Secondo il presidente, il principale fattore di forza dell’Iran resta l’unità interna, che ha impedito agli avversari di raggiungere i propri obiettivi strategici. Le dichiarazioni arrivano mentre Donald Trump torna a minacciare nuovi attacchi contro infrastrutture civili iraniane, inclusi impianti elettrici, ponti e reti idriche, nel caso in cui non venga raggiunto un accordo con Teheran. Pezeshkian ha definito queste minacce “un segno di disperazione” e non di forza, sostenendo che il Paese continuerà a fare affidamento sulle proprie capacità scientifiche e tecnologiche per resistere alle pressioni occidentali.
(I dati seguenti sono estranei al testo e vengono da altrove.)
## src/include/host_pin_defines.svh

```systemverilog
// Timing counts, field widths and reset values of the host pin logic
`ifndef HOST_PIN_DEFINES_SVH
`define HOST_PIN_DEFINES_SVH
`define CLK_PERIOD_NS 5
`define RST_FILTER_NS 100
`define RST_FILTER_CYC ((`RST_FILTER_NS + `CLK_PERIOD_NS - 1) / `CLK_PERIOD_NS)
`define EE_PERIOD_NS 4000
`define EE_HALF_CYC ((`EE_PERIOD_NS / 2) / `CLK_PERIOD_NS)
`define IRQ_SEL_W 2
`define EE_LEN_W 6
`define TX_LED_HOLD_CYC 20'h186A0
// Idle pin levels loaded into both synchroniser stages at reset
`define PIN_SYNC_IDLE 35'h1F7700000
// Cycles after reset release until the synchronisers carry pin levels
`define SYNC_SETTLE_CYC 2'h3
`endif

```

## src/include/host_pin_pkg.sv

```systemverilog
// Types shared by the host pin logic
package host_pin_pkg;
    typedef struct packed {
        logic [15:0] addr;
        logic byteHighN;
    } latched_addr_t;
    typedef struct packed {
        logic select;
        logic dataToMem;
        logic shiftClock;
    } eeprom_pins_t;
    typedef enum logic [1:0] {
        EE_IDLE = 2'b00,
        EE_LOW = 2'b01,
        EE_HIGH = 2'b10,
        EE_DONE = 2'b11
    } ee_state_t;
endpackage

```

## src/hdl/eeprom_shifter.sv

```systemverilog
// Serial EEPROM shift engine with 4 us shift clock
`timescale 1ns/1ps
`include "host_pin_defines.svh"
module eeprom_shifter (
    // Clock and reset
    input wire logic mclk,
    input wire logic resetn,
    // Command
    input wire logic start,
    input wire logic [31:0] txWord,
    input wire logic [`EE_LEN_W-1:0] bitCount,
    output logic busy,
    output logic [31:0] rxWord,
    // Pins
    input wire logic dataFromMemSync,
    output host_pin_pkg::eeprom_pins_t pins
);
    localparam int HALF = `EE_HALF_CYC;
    host_pin_pkg::ee_state_t state_q;
    logic [8:0] div_q;
    logic [`EE_LEN_W-1:0] left_q;
    logic [31:0] sh_q;
    wire halfTick = (div_q == 9'(HALF - 1));
    wire lastBit = (left_q == '0);
    assign busy = (state_q != host_pin_pkg::EE_IDLE);

    always_ff @(posedge mclk or negedge resetn) begin
        if (!resetn) begin
            state_q <= host_pin_pkg::EE_IDLE;
            div_q <= 9'h000;
            left_q <= '0;
            sh_q <= 32'h00000000;
            rxWord <= 32'h00000000;
            pins <= '0;
        end else begin
            div_q <= (halfTick || !busy) ? 9'h000 : div_q + 9'h001;
            case (state_q)
                host_pin_pkg::EE_IDLE: begin
                    pins.shiftClock <= 1'b0;
                    if (start && bitCount != '0) begin
                        sh_q <= txWord;
                        left_q <= bitCount - `EE_LEN_W'(1);
                        pins.select <= 1'b1;
                        pins.dataToMem <= txWord[31];
                        state_q <= host_pin_pkg::EE_LOW;
                    end
                end
                host_pin_pkg::EE_LOW: if (halfTick) begin
                    pins.shiftClock <= 1'b1;
                    sh_q <= {sh_q[30:0], dataFromMemSync};
                    state_q <= host_pin_pkg::EE_HIGH;
                end
                host_pin_pkg::EE_HIGH: if (halfTick) begin
                    pins.shiftClock <= 1'b0;
                    pins.dataToMem <= sh_q[31];
                    if (lastBit) begin
                        state_q <= host_pin_pkg::EE_DONE;
                    end else begin
                        left_q <= left_q - `EE_LEN_W'(1);
                        state_q <= host_pin_pkg::EE_LOW;
                    end
                end
                host_pin_pkg::EE_DONE: if (halfTick) begin
                    pins.select <= 1'b0;
                    pins.dataToMem <= 1'b0;
                    rxWord <= sh_q;
                    state_q <= host_pin_pkg::EE_IDLE;
                end
                default: state_q <= host_pin_pkg::EE_IDLE;
            endcase
        end
    end
endmodule

```

## src/hdl/host_pin_logic.sv

```systemverilog
// Host-side pin logic for an ISA or PCMCIA network controller
// Summary of operation
// - Reset pin counts only after staying high 100 ns; powerdown bypasses the filter.
// - ISA: address and byte-high enable latched on falling address latch strobe.
// - PCMCIA: card write strobe writes option, status registers and attribute memory.
// - ISA: drive only the selected interrupt line high; others float.
// - PCMCIA: single active-low interrupt request output replaces ISA lines.
// - PCMCIA: input acknowledge asserted on reads while card enabled.
// - ISA: wide I/O indicator when 16-bit, address enable low, A4-A15 match base.
// - PCMCIA: wide I/O indicator when 16-bit, config enable high, space select low.
// - Memory read strobe reads boot ROM in ISA, attribute space in PCMCIA.
// - EEPROM shift clock has a 4 us period.
// - EEPROM select driven during EEPROM accesses.
// - Data out to EEPROM input; data sampled from EEPROM output.
// - Three switch inputs choose EEPROM sets and are readable.
// - Shared pin: transmit LED with internal codec, active-low enable with external.
// - Mode pin sampled at reset end: low means PCMCIA, high means ISA.
// - ISA address decode only while address enable is low.
// - Codec strap low selects external codec, open selects internal.
// - Bus-width strap low gives 16-bit bus, open gives 8-bit.
`timescale 1ns/1ps
`include "host_pin_defines.svh"
module host_pin_logic (
    // Clock and reset
    input wire logic mclk,
    input wire logic resetn,
    // Reset and straps
    input wire logic resetPin,
    input wire logic powerDown,
    input wire logic romSelectOrCardModeN,
    input wire logic extCodecStrapN,
    input wire logic wideBusStrapN,
    output logic deviceReset,
    output logic cardMode,
    output logic extCodec,
    output logic wideBus,
    // Host bus pins
    input wire logic [19:0] hostAddr,
    input wire logic addrEnableOrRegN,
    input wire logic byteHighN,
    input wire logic addressLatchStrobeOrWriteN,
    input wire logic ioReadStrobeN,
    input wire logic ioWriteStrobeN,
    input wire logic romReadStrobeOrOutputEnableN,
    // Interrupt and indicator pins
    output logic [3:0] isaIrqLinesOut,
    output logic [3:0] isaIrqLinesOe,
    output logic cardIrqRequestN,
    output logic cardInputAckN,
    output logic wideIoIndicatorOut,
    output logic wideIoIndicatorOe,
    // Core side
    input wire logic coreIrq,
    input wire logic [1:0] irqLineSelect,
    input wire logic configEnableBit,
    input wire logic [7:0] baseAddrHigh,
    output host_pin_pkg::latched_addr_t latchedAddr,
    output logic hostIoRead,
    output logic hostIoWrite,
    output logic hostMemRead,
    output logic cardAttrWrite,
    // EEPROM
    input wire logic eeStart,
    input wire logic [31:0] eeTxWord,
    input wire logic [`EE_LEN_W-1:0] eeBitCount,
    output logic eeBusy,
    output logic [31:0] eeRxWord,
    input wire logic eepromDataFromMem,
    output host_pin_pkg::eeprom_pins_t eepromPins,
    // Switches and transmit indicator
    input wire logic [2:0] configSwitchInputs,
    output logic [2:0] configSwitchLevels,
    input wire logic coreTxActive,
    output logic transmitIndicatorOut,
    output logic transmitIndicatorOe
);
    // Two-stage synchronisers for every pin input
    localparam int SW = 35;
    logic [SW-1:0] s1_q, s2_q;
    wire [SW-1:0] rawPins = {
        resetPin,
        powerDown,
        romSelectOrCardModeN,
        extCodecStrapN,
        wideBusStrapN,
        addrEnableOrRegN,
        byteHighN,
        addressLatchStrobeOrWriteN,
        ioReadStrobeN,
        ioWriteStrobeN,
        romReadStrobeOrOutputEnableN,
        eepromDataFromMem,
        configSwitchInputs,
        hostAddr
    };
    // Idle levels keep strobes quiet until real pin levels arrive
    always_ff @(posedge mclk or negedge resetn) begin
        if (!resetn) begin
            s1_q <= `PIN_SYNC_IDLE;
            s2_q <= `PIN_SYNC_IDLE;
        end else begin
            s1_q <= rawPins;
            s2_q <= s1_q;
        end
    end
    wire rstS = s2_q[34];
    wire pdS = s2_q[33];
    wire modeS = s2_q[32];
    wire codecS = s2_q[31];
    wire widthS = s2_q[30];
    wire aenS = s2_q[29];
    wire bheS = s2_q[28];
    wire aleS = s2_q[27];
    wire iordS = s2_q[26];
    wire iowrS = s2_q[25];
    wire memrS = s2_q[24];
    wire eeDinS = s2_q[23];
    wire [2:0] swS = s2_q[22:20];
    wire [19:0] addrS = s2_q[19:0];

    // Reset glitch filter
    localparam int RCYC = `RST_FILTER_CYC;
    logic [4:0] rstCnt_q;
    logic [1:0] settle_q;
    logic aleLast_q;
    wire rstLong = (rstCnt_q >= 5'(RCYC));
    wire settled = (settle_q == `SYNC_SETTLE_CYC);
    // Counter saturates once the pulse is long enough
    always_ff @(posedge mclk or negedge resetn) begin
        if (!resetn) begin
            rstCnt_q <= 5'h00;
            settle_q <= 2'h0;
            deviceReset <= 1'b1;
        end else begin
            rstCnt_q <= !rstS ? 5'h00 : (rstLong ? rstCnt_q : rstCnt_q + 5'h01);
            settle_q <= settled ? settle_q : settle_q + 2'h1;
            // Reset stands until the synchronisers carry the strap levels
            deviceReset <= !settled || (pdS ? rstS : rstLong);
        end
    end

    // Straps read while reset stands, last sample kept
    always_ff @(posedge mclk or negedge resetn) begin
        if (!resetn) begin
            cardMode <= 1'b0;
            extCodec <= 1'b0;
            wideBus <= 1'b0;
        end else if (deviceReset) begin
            cardMode <= !modeS;
            extCodec <= !codecS;
            wideBus <= !widthS;
        end
    end

    // ISA address latch and strobes
    wire isa = !cardMode;
    wire aleFall = aleLast_q && !aleS;
    always_ff @(posedge mclk or negedge resetn) begin
        if (!resetn) begin
            aleLast_q <= 1'b0;
            latchedAddr <= '0;
        end else begin
            aleLast_q <= aleS;
            if (isa && aleFall) begin
                latchedAddr <= '{addr: addrS[15:0], byteHighN: bheS};
            end
        end
    end
    wire isaDecode = isa && !aenS;
    // A4-A7 must be zero, A8-A15 compare against the base high byte
    wire baseMatch = (addrS[15:8] == baseAddrHigh) && (addrS[7:4] == 4'h0);
    wire cardIoSel = cardMode && !aenS && configEnableBit;
    assign hostIoRead = !iordS && (isaDecode || cardIoSel);
    assign hostIoWrite = !iowrS && (isaDecode || cardIoSel);
    assign hostMemRead = !memrS;
    assign cardAttrWrite = cardMode && !aleS;

    // Interrupts; unselected ISA lines float
    assign isaIrqLinesOut = isa ? (4'h1 << irqLineSelect) & {4{coreIrq}} : 4'h0;
    assign isaIrqLinesOe = isa ? (4'h1 << irqLineSelect) : 4'h0;
    assign cardIrqRequestN = !(cardMode && coreIrq);
    assign cardInputAckN = !(cardMode && cardIoSel && !iordS);

    // Wide I/O indicator, open drain
    wire isaWide = isa && wideBus && isaDecode && baseMatch;
    wire cardWide = cardMode && wideBus && configEnableBit && !aenS;
    assign wideIoIndicatorOut = 1'b0;
    assign wideIoIndicatorOe = isaWide || cardWide;

    // EEPROM engine
    eeprom_shifter eeEngine (
        .mclk(mclk),
        .resetn(resetn),
        .start(eeStart),
        .txWord(eeTxWord),
        .bitCount(eeBitCount),
        .busy(eeBusy),
        .rxWord(eeRxWord),
        .dataFromMemSync(eeDinS),
        .pins(eepromPins)
    );

    assign configSwitchLevels = swS;

    // Transmit LED stretch or external codec enable
    logic [19:0] ledHold_q;
    always_ff @(posedge mclk or negedge resetn) begin
        if (!resetn) begin
            ledHold_q <= 20'h00000;
        end else begin
            ledHold_q <= coreTxActive ? `TX_LED_HOLD_CYC :
                (ledHold_q != 20'h00000 ? ledHold_q - 20'h00001 : 20'h00000);
        end
    end
    // External codec: enable follows activity; internal: stretched LED pulls low
    assign transmitIndicatorOut = extCodec ? !coreTxActive : 1'b0;
    assign transmitIndicatorOe = extCodec ? 1'b1 : (ledHold_q != 20'h00000);
endmodule

```

## config.mk

```make
export PLATFORM = sky130hd
export DESIGN_NAME = host_pin_logic
export DESIGN_NICKNAME = d
export VERILOG_FILES = /design/src/include/host_pin_pkg.sv /design/src/hdl/eeprom_shifter.sv /design/src/hdl/host_pin_logic.sv
export VERILOG_INCLUDE_DIRS = /design/src /design/src/include
export SDC_FILE = /design/constraint.sdc
export NUM_CORES = 1
export LEC_CHECK = 0
export BUFFER_PORTS_ARGS = -buffer_cell sky130_fd_sc_hd__buf_2
export CAP_MARGIN = 0
export CORE_ASPECT_RATIO = 0.5
export CORE_MARGIN = 2
export CORE_UTILIZATION = 43
export DETAILED_ROUTE_END_ITERATION = 8
export GPL_ROUTABILITY_DRIVEN = 0
export PLACE_DENSITY = 0.68
export SLEW_MARGIN = 40
export SYNTH_ARGS = -nofsm -noshare
export SYNTH_HDL_FRONTEND = slang
export SYNTH_HIERARCHICAL = 1
export SYNTH_SLANG_ARGS = --single-unit
```

## constraint.sdc

```tcl
create_clock -name mclk -period 2 [get_ports mclk]
set_input_delay 0.1 -clock mclk [delete_from_list [all_inputs] [get_ports mclk]]
set_output_delay 0.1 -clock mclk [all_outputs]
set_load 0.01 [all_outputs]
```

Yosys cells after proc, flatten, opt, wreduce, memory -nomap -nowiden
Cells that the tools add are included.
Operators by class
  $add $sub $neg: 6
  order comparisons: 1
  equal/unequal tests: 12
  shifts and indexed selects: 1
  mux-type cells: 29
  bitwise operators: 1
  reduce and logical (&&, ||, !) cells: 55
Operators with widths (count)
  32-bit 2-to-1 mux: 2
  32-bit one-hot mux with 2 select lines: 1
  20-bit 2-to-1 mux: 2
  20-bit nonzero test: 1
  20-bit by 1-bit subtractor with 20-bit output, second input constant: 1
  1-bit logical AND: 19
  6-bit 2-to-1 mux: 3
  1-bit zero test: 14
  2-bit 2-to-1 mux: 7
  6-bit one-hot mux with 2 select lines: 1
  4-bit AND reduction: 3
  6-bit by 1-bit subtractor with 6-bit output, second input constant: 2
  5-bit 2-to-1 mux: 2
  9-bit by 1-bit adder with 9-bit output, second input constant: 1
  9-bit equality test, second input constant: 1
  9-bit 2-to-1 mux: 1
  3-bit AND reduction: 3
  8-bit equality test: 1
  4-bit 2-to-1 mux: 2
  2-bit by 1-bit inequality test with 1-bit output, second input constant: 4
  2-bit one-hot mux with 4 select lines: 1
  2-bit nonzero test: 4
  2-bit equality test, second input constant: 3
  6-bit zero test: 1
  other kinds (16): 25
Storage, ports and cells
  bits in registers: 203
  input port bits: 89
  output and inout bits: 78
  word-level logic and storage cells: 125

Depth between registers and ports, before layout
  depth after elaboration: 6
  mapped depth: 10
  gate-level depth less buffers: 8

By module
The synthesis kept the hierarchy.
Modules (own cells, without submodules)
  eeprom_shifter: times used 1, cells each 337, area an instance 4135.2 sq um, sequential area each 2102.0 sq um
  host_pin_logic: times used 1, cells each 285, area an instance 4038.9 sq um, sequential area each 2806.4 sq um

Least setup slack after synthesis
OpenSTA, ideal clock, no wires.
  kind: flip-flop to flip-flop
  from: register eeEngine.state_q[0]
  to: register eeEngine.left_q[4]
  arrival time: 2.056 ns
  slack: -0.198 ns
  cell stages (with the launch flop): 11
  cells stage by stage: dfrtp_1 -> inv_1 -> ha_1 -> clkbuf_1 -> buf_2 -> mux2i_1 -> ha_1 -> o21ai_0 -> mux2i_1 -> a21oi_1 -> a21oi_1
Between the ends
  cells in the longest elaborated chain, start to end: 3
Ends and longest elaborated chain
  start, declared: RTL line eeprom_shifter.sv:19  | host_pin_pkg::ee_state_t state_q;
  start signal, assigned: RTL line eeprom_shifter.sv:29  | state_q <= host_pin_pkg::EE_IDLE;
  start signal, assigned: RTL line eeprom_shifter.sv:45  | state_q <= host_pin_pkg::EE_LOW;
  start signal, assigned: RTL line eeprom_shifter.sv:51  | state_q <= host_pin_pkg::EE_HIGH;
  2-bit equality test / 2-bit zero test (equally long branches): RTL line eeprom_shifter.sv:37  | case (state_q)
  2-bit by 1-bit inequality test with 1-bit output (no source line) (tied with other cells)
  4-bit AND reduction (no source line)
  end signal, assigned: RTL line eeprom_shifter.sv:42  | left_q <= bitCount - `EE_LEN_W'(1);
  end signal, assigned: RTL line eeprom_shifter.sv:59  | left_q <= left_q - `EE_LEN_W'(1);
  end, declared: RTL line eeprom_shifter.sv:21  | logic [`EE_LEN_W-1:0] left_q;
Parallel ways exist; a longest one is shown, timed or not.
A chain may end at the register's enable or synchronous reset.

Worst setup path after layout
  from: register eeEngine.state_q[1]
  to: register eeEngine.sh_q[2]
Between the ends
  cells in the longest elaborated chain, start to end: 3
Ends and longest elaborated chain
  2-bit by 1-bit equality test with 1-bit output / 2-bit zero test (equally long branches): RTL line eeprom_shifter.sv:37
  2-bit by 1-bit inequality test with 1-bit output (no source line) / 2-bit nonzero test (equally long branches)
  3-bit AND reduction (no source line)
  end signal, assigned: RTL line eeprom_shifter.sv:41  | sh_q <= txWord;
  end signal, assigned: RTL line eeprom_shifter.sv:50  | sh_q <= {sh_q[30:0], dataFromMemSync};
  end, declared: RTL line eeprom_shifter.sv:22  | logic [31:0] sh_q;
Parallel ways exist; a longest one is shown, timed or not.

==> results.md <==
- Post-Route WL: 18.4 mm
- Clock buffer depth: 2
- Cells along the critical path: inv_2 -> ha_4 -> or4b_4 -> o22ai_4 -> a211oi_4 -> buf_12 -> buf_16 -> nor2_2 -> a21oi_2
- Pwr dens: 1230 nW/µm²
- Synth Net Count: between 700 and 800
- Post-synthesis cell area: 8170 µm²
- F_max: between 500 and 600 MHz
- Final Power: about 0.014 W
- Crit path max-delay family: simple AND/OR/NAND/NOR gates
- Gr usage total: 0.185
- GRT Residual Overflow: 0
- # fillers: ~1.5k
- Area Overhead vs Synth: 37.2%
- Post-synth EDFFs: 0
- Register area share after synthesis: 0.600
- # rows: 35
- Final hold violations: 0
- DP Worst Slack: -0.0812 ns
- DR pass1 iterations: 4
- Critical path endpoint category: flop
- Worst VDD drop: between 600 and 700 µV
- Fin crit share: 0.975
- Largest net degree at the start of global routing: between 50 and 60
- Seq cells post-synth: a little under 200
- Post-synth ARST share: 1.00
- Nets: 995
- Design area: around 11000 µm²
- Post-DRT Antenna Nets: 0
- Clk root buf: clkbuf_16
- Layout Utilization: 0.605
- Starting DRT DRC Count: 181
- # clock sinks: ~200
- RSZ-0062 raised after global routing: true
- Reg clk slew, reported paths: 0.07 ns
- Initial antenna violation count: 0
- Buffers & Inverters on Critical Path: 3
- Clock skew: 0.0143 ns
- Post-DP HPWL: between 10 and 15 mm
- Vias: 5742
- Worst path max stage delay: ~0.47 ns
- Max-cap viol count: 0
- Die H: 101 µm
- Setup WS post-layout: between 0.04 and 0.05 ns
- Slew Viols, Final: 0
- Worst hold path type: input port to flop
- Htree depth: 4
- Critical path startpoint category: flop
- Tmin final: just under 2 ns
- CTS tree: built
- Avg Cell Area, Syn: 13.1 µm²
- Critical Path RT: about 2.3 ns
- Critical path arrival: 2.26 ns
- # diodes: 0
- Worst path slowest cell: or4b_4
- Critical path class: flop to flop
- Synth unique cells: 66
- Worst skew pair latency: around 0.43 ns
- Vias in the first global route: 5836
- Measured slew at the worst slew-check pin: around 0.54 ns
- Port bufs: between 150 and 200
- Wire per inst: between 15 and 20 µm
- Most used DFF post-synth: dfrtp_1
- Status: complete, no violations
- Cts bufs inserted: 17
- IO Count: 167
- First-pass GRT wire length: 29.1 mm
- Static leakage: 5.12 nW
- Final setup viols: 0
- Maximum fanout along the worst path: 9
- Core box area: ~19000 µm²
- Initial core utilization: 0.441
- Horiz. Die Dim: roughly 200 µm
- Vias per cell: 4.92
- Die area: roughly 20000 µm²
- Synth warn: 6
- Placed Instance Area: 9460 µm²
- Drt drc: 0
- Worst slew margin: 0.635
- Mapped Cells: about 620
- Share of cells above drive strength 1: 0.479
-- final timing paths --
check	start	endpoint	slack [ns]	cells after the start
max in group asynchronous	resetn	s1_q[29]$_DFF_PN1_	1.08	3
hold / removal	eeTxWord[26]	eeEngine/sh_q[26]$_DFFE_PN0P_	0.02	3
setup reg to reg	eeEngine/state_q[1]$_DFFE_PN0P_	eeEngine/sh_q[2]$_DFFE_PN0P_	0.05	9
hold reg to reg	s1_q[4]$_DFF_PN0_	s2_q[4]$_DFF_PN0_	0.34	0
setup / recovery	eeEngine/state_q[1]$_DFFE_PN0P_	eeEngine/sh_q[2]$_DFFE_PN0P_	0.05	9
min in group asynchronous	resetn	eeEngine/sh_q[28]$_DFFE_PN0P_	0.22	2
-- cells in the final DEF, fill, tap and decap left out, drive strengths merged, types with 7 or more instances in the layout --
| master | synthesis | final |
|---|---|---|
| mux2 | 53 | 53 |
| dfrtp | 172 | 172 |
| o21ai | 9 | 9 |
| buf | 20 | 215 |
| nand3 | 11 | 11 |
| xnor2 | 18 | 18 |
| nor2b | 7 | 7 |
| nor2 | 77 | 77 |
| inv | 14 | 21 |
| dlygate4sd3 | 0 | 61 |
| dfstp | 23 | 23 |
| a21oi | 49 | 49 |
| ha | 11 | 11 |
| mux2i | 40 | 40 |
| nand2 | 18 | 18 |
| nor3 | 14 | 14 |
| nor4 | 8 | 8 |
| clkbuf | 4 | 20 |
| xor2 | 12 | 12 |
-- synth_stat cells (5+ instances only) --
cell | number | area (µm²)
mux2i_1 | 40 | 400
nor2_2 | 28 | 175
nand2_1 | 18 | 67.6
o21bai_1 | 5 | 37.5
nand3_1 | 10 | 50.1
buf_6 | 6 | 67.6
ha_1 | 11 | 138
xnor2_1 | 18 | 158
buf_2 | 8 | 40.0
a21oi_1 | 20 | 100
mux2_2 | 52 | 586
buf_4 | 5 | 37.5
xor2_1 | 12 | 105
o21ai_0 | 9 | 45.0
nor2_1 | 49 | 184
nor2b_1 | 7 | 43.8
a21oi_2 | 29 | 254
dfstp_2 | 23 | 604
nor3_1 | 11 | 55.1
inv_1 | 14 | 52.6
dfrtp_1 | 172 | 4300
-- sequential cells by signal (all words and copies together), names as in the netlist --
signal,count
settle_q,2
rstCnt_q,5
eeEngine/div_q,9
eeEngine/state_q,2
wideBus,1
latchedAddr,17
eeEngine/sh_q,32
deviceReset,1
s1_q,31
eeEngine/pins,3
s2_q,31
extCodec,1
eeEngine/left_q,6
cardMode,1
eeEngine/rxWord,32
ledHold_q,20
aleLast_q,1
-- routing by layer --
layer  track usage  share of wire  wire [µm]
met1         0.238           0.45       8200
met5             0              0          0
met2         0.324           0.52       9480
met3        0.0343          0.028        506
met4        0.0545         0.0098        180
Teheran insiste inoltre sul fatto che qualsiasi intesa futura dovrà prevedere la cessazione definitiva delle ostilità, la rimozione delle sanzioni e il risarcimento dei danni provocati dalla guerra. Restano invece irricevibili, secondo la leadership iraniana, richieste che limitino la sovranità nazionale, il controllo sullo Stretto di Hormuz o il programma nucleare civile del Paese. Anche il presidente del Parlamento, Mohammad Baqer Qalibaf, ha ribadito che ogni nuova aggressione riceverà una risposta “immediata e decisiva”. Nel commemorare i comandanti militari e gli scienziati uccisi nei precedenti attacchi, Qalibaf ha sostenuto che le eliminazioni mirate non hanno rallentato né il progresso scientifico né le capacità difensive della Repubblica Islamica. Nonostante il cessate il fuoco mediato dal Pakistan e in vigore dall’inizio di aprile, le tensioni restano elevate. I negoziati avviati a Islamabad si sono conclusi senza risultati concreti e Teheran continua ad avvertire che qualsiasi nuova offensiva statunitense o israeliana sarà accolta da una risposta senza precedenti.

Intanto un Donald Trump sempre più frustrato e incapace di vincere questa gueera che gli Stati Uniti hanno proditoriamente scatenato su impulso israeliano, continua ad alzare il livello dello scontro e delle minacce nella speranza di piegare la fiera resistenza iraniana e provare ad allontanare lo spettro di una sconfitta strategica che aleggia su Washington.